TO DO:
Count up the lines below containing the word "after", and give the result with no other words.

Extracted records
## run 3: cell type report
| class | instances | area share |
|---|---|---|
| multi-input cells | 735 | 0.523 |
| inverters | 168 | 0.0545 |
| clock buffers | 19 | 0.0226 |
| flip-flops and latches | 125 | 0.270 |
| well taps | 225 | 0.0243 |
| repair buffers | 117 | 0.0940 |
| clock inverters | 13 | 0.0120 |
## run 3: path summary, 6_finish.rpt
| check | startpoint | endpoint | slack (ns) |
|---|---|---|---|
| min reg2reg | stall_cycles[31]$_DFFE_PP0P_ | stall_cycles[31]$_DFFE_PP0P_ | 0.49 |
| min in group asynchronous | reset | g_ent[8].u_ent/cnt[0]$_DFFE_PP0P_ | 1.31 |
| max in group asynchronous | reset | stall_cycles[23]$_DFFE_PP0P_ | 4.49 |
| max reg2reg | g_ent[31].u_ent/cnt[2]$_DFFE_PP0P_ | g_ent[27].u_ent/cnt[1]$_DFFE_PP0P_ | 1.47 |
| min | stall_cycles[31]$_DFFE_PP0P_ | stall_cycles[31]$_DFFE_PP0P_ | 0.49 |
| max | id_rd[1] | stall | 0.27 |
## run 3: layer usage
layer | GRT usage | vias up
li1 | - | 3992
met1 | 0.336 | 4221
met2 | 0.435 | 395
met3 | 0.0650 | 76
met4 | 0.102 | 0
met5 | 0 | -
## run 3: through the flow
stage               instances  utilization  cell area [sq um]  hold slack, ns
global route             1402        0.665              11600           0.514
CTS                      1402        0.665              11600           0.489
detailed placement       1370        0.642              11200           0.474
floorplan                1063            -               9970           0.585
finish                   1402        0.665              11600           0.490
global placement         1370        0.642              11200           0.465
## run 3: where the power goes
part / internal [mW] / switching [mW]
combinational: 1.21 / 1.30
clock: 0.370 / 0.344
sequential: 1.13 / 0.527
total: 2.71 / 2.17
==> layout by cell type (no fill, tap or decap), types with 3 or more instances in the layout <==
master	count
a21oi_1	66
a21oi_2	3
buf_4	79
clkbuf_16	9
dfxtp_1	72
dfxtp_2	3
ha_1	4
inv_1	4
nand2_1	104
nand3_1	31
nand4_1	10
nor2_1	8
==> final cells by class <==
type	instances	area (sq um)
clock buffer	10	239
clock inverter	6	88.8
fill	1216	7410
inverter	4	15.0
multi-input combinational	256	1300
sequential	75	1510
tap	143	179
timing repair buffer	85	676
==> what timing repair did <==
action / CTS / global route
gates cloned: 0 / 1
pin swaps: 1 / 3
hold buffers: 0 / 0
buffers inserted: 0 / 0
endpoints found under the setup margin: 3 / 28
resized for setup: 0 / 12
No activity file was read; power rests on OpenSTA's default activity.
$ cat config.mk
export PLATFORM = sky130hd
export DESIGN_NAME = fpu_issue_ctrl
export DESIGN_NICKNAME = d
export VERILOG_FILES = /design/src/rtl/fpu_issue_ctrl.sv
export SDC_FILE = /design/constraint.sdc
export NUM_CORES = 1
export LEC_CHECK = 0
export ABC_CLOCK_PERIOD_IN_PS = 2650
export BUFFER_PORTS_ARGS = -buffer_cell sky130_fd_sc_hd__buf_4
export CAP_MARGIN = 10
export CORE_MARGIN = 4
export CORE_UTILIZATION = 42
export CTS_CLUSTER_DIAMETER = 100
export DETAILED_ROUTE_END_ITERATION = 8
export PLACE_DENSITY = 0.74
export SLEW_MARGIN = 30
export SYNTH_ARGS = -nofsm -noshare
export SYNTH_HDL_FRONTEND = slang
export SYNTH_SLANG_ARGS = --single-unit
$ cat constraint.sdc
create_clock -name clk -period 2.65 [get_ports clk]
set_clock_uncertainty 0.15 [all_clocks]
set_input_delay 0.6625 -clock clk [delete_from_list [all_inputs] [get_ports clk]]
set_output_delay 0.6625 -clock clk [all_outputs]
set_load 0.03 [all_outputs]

--

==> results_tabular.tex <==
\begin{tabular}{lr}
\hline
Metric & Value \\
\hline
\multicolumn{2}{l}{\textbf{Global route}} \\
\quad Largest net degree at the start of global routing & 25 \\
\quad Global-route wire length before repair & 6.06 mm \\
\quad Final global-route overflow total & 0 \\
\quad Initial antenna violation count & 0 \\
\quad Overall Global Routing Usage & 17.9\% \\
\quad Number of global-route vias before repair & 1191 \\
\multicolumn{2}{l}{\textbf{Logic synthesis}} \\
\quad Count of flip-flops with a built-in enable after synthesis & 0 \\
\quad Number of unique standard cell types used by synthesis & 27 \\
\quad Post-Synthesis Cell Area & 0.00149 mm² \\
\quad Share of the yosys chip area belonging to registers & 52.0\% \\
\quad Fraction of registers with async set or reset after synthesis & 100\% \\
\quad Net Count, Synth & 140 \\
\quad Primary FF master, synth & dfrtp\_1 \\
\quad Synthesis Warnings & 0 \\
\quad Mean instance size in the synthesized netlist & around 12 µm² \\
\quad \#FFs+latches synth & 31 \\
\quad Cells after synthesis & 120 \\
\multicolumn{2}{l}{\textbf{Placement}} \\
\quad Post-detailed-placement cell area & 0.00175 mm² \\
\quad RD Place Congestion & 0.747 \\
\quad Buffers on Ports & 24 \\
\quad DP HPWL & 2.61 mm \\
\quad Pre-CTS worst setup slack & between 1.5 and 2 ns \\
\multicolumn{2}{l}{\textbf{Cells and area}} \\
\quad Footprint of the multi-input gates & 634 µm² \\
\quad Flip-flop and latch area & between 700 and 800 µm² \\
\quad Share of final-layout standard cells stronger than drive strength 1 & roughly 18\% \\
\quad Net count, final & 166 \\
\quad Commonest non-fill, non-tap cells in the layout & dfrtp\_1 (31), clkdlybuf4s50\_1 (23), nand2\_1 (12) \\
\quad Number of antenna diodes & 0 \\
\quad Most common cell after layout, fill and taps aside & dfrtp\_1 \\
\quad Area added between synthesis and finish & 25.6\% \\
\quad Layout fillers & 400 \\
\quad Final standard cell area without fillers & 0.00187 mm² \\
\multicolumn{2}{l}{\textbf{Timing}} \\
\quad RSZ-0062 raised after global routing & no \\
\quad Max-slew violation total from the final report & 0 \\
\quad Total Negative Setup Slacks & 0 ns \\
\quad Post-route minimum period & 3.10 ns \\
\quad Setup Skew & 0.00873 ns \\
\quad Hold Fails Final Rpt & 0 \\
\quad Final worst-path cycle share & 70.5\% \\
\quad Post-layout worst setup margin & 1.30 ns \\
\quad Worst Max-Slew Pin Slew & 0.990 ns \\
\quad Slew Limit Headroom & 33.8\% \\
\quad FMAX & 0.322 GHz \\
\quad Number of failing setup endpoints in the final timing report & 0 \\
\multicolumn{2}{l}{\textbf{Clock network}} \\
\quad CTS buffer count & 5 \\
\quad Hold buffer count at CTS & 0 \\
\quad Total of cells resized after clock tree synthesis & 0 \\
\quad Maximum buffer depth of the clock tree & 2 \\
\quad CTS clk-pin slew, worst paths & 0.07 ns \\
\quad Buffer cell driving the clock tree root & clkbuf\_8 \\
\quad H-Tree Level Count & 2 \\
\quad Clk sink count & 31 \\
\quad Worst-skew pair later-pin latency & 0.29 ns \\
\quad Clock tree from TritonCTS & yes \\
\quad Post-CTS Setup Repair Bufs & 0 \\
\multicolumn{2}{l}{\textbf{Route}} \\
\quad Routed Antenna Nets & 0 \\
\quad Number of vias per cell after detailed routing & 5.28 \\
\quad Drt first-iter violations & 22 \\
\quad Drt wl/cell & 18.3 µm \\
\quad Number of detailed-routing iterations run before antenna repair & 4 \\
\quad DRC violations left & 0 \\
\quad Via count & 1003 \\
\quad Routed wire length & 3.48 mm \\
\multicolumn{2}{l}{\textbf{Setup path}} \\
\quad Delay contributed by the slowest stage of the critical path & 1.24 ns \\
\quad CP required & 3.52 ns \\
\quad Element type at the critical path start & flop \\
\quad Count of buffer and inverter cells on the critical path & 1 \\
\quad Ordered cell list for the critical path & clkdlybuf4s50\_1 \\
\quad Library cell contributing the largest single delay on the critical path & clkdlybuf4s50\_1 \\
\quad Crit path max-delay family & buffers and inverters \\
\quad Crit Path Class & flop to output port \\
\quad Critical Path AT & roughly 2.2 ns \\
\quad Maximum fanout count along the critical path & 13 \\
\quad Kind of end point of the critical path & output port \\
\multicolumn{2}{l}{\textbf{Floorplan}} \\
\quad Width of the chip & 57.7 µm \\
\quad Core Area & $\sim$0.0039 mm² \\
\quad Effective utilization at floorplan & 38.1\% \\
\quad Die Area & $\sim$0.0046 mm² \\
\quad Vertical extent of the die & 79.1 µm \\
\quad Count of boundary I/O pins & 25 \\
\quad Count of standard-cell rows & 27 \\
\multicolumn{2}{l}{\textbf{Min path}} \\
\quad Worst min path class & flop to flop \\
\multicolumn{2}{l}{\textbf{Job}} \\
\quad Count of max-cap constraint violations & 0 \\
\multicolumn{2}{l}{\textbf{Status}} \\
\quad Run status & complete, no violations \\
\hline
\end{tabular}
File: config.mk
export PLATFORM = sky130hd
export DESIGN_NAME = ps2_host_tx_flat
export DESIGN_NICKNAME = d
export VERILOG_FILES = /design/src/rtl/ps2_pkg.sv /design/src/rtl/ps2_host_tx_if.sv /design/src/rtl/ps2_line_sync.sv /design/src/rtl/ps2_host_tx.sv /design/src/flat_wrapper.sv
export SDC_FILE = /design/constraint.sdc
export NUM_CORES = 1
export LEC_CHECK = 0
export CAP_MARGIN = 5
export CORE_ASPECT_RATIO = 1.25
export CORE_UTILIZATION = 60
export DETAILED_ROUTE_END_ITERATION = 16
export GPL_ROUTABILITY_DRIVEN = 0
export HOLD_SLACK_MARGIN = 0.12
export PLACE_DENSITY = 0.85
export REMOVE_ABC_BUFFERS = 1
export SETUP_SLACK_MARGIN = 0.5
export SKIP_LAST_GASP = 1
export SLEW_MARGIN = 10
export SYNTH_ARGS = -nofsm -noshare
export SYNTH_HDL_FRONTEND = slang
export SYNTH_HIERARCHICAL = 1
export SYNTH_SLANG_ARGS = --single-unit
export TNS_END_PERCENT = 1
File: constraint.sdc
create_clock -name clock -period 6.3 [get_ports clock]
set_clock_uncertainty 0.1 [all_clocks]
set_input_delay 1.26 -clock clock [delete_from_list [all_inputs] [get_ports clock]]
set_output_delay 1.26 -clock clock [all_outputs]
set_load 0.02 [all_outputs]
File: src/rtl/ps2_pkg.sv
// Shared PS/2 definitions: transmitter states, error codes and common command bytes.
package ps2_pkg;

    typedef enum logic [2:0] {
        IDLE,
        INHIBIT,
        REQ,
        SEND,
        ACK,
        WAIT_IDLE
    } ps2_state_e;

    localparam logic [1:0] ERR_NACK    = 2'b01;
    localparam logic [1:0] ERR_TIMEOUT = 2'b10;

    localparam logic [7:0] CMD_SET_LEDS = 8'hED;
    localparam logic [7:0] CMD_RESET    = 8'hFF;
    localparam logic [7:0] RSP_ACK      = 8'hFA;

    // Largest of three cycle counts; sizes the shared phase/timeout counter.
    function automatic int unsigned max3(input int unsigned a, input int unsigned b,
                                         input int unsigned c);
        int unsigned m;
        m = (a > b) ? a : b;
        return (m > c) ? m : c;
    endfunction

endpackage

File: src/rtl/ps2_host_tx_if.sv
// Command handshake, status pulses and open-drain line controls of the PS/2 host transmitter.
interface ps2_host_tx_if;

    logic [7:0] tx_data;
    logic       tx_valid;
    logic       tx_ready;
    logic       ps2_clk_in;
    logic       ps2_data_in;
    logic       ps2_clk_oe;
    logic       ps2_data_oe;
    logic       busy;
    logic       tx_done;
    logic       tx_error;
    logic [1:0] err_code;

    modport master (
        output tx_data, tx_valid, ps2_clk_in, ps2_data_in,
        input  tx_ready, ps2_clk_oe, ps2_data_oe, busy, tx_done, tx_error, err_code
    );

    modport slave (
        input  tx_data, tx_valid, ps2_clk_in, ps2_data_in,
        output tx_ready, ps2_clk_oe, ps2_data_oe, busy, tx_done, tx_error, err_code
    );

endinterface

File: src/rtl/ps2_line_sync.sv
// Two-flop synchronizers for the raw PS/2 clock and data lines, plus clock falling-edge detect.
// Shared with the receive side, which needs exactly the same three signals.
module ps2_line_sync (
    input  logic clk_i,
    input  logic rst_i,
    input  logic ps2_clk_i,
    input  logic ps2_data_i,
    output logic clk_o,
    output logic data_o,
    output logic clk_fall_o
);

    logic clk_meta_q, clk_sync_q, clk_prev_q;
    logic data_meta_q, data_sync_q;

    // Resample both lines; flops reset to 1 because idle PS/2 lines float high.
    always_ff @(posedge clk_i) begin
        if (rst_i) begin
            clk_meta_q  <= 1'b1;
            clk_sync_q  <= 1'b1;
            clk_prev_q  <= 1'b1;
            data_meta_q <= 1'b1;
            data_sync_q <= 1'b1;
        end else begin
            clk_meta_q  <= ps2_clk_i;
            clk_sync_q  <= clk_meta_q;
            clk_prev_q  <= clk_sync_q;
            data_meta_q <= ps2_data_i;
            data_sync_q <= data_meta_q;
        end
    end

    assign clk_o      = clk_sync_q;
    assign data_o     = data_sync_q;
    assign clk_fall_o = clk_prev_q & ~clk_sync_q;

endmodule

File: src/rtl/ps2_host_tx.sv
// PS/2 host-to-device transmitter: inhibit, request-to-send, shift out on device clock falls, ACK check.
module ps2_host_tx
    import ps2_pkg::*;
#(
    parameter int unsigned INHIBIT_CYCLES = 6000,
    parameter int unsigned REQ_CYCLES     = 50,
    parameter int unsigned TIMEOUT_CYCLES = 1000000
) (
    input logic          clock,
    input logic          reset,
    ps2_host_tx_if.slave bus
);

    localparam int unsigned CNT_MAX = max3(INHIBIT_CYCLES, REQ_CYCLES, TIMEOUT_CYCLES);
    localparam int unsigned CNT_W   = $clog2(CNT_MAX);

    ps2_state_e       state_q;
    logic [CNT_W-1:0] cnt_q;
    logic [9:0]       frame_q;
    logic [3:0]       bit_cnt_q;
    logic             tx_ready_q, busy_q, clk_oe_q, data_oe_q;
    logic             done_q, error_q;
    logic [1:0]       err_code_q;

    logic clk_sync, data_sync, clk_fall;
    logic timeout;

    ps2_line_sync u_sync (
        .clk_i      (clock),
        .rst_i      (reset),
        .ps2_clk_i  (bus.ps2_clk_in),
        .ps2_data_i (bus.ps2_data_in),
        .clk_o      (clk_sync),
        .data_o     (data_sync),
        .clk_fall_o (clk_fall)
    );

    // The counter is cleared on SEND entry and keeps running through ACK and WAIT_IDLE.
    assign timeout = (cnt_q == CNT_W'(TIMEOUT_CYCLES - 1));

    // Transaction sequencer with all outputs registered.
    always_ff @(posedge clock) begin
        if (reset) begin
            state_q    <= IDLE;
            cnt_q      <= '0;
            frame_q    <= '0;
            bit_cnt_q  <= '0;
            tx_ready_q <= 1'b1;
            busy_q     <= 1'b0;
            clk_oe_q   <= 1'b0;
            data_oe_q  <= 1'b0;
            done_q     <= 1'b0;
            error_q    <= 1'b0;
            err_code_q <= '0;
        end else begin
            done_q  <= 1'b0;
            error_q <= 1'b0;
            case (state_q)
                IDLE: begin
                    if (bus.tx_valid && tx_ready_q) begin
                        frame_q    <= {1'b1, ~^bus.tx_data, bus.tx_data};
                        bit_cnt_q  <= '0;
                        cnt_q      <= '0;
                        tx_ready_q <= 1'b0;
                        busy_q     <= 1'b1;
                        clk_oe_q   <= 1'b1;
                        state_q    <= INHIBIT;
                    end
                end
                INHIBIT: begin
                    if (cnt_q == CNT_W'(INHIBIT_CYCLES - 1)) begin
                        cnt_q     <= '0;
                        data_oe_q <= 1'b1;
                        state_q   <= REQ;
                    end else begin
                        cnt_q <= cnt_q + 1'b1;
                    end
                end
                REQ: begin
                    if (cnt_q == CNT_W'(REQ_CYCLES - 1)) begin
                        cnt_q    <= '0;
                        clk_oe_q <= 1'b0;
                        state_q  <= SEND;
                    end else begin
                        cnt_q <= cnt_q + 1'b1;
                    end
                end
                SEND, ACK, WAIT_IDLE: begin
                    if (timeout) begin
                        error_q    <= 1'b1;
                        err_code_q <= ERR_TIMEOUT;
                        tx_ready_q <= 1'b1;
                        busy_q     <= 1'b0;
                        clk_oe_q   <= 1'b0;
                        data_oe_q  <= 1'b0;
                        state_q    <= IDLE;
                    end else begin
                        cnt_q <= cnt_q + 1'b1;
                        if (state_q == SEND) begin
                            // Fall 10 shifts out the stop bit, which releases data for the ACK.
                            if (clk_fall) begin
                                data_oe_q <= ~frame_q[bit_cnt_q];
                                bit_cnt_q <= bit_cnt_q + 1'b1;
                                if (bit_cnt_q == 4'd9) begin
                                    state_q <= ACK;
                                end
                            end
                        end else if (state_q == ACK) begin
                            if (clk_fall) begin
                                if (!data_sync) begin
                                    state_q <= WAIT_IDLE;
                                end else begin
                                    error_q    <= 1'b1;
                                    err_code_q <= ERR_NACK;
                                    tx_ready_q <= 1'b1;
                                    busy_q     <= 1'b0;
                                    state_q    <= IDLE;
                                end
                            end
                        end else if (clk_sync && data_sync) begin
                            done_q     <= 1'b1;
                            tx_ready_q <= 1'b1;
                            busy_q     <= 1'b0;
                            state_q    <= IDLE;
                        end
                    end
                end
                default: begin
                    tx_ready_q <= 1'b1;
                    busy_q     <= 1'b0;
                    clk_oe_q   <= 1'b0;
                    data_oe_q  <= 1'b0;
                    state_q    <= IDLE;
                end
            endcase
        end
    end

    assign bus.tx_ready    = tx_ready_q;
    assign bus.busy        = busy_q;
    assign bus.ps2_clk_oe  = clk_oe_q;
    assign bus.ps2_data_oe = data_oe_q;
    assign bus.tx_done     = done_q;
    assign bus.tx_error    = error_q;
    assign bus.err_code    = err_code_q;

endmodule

ANSWER SECTION:
7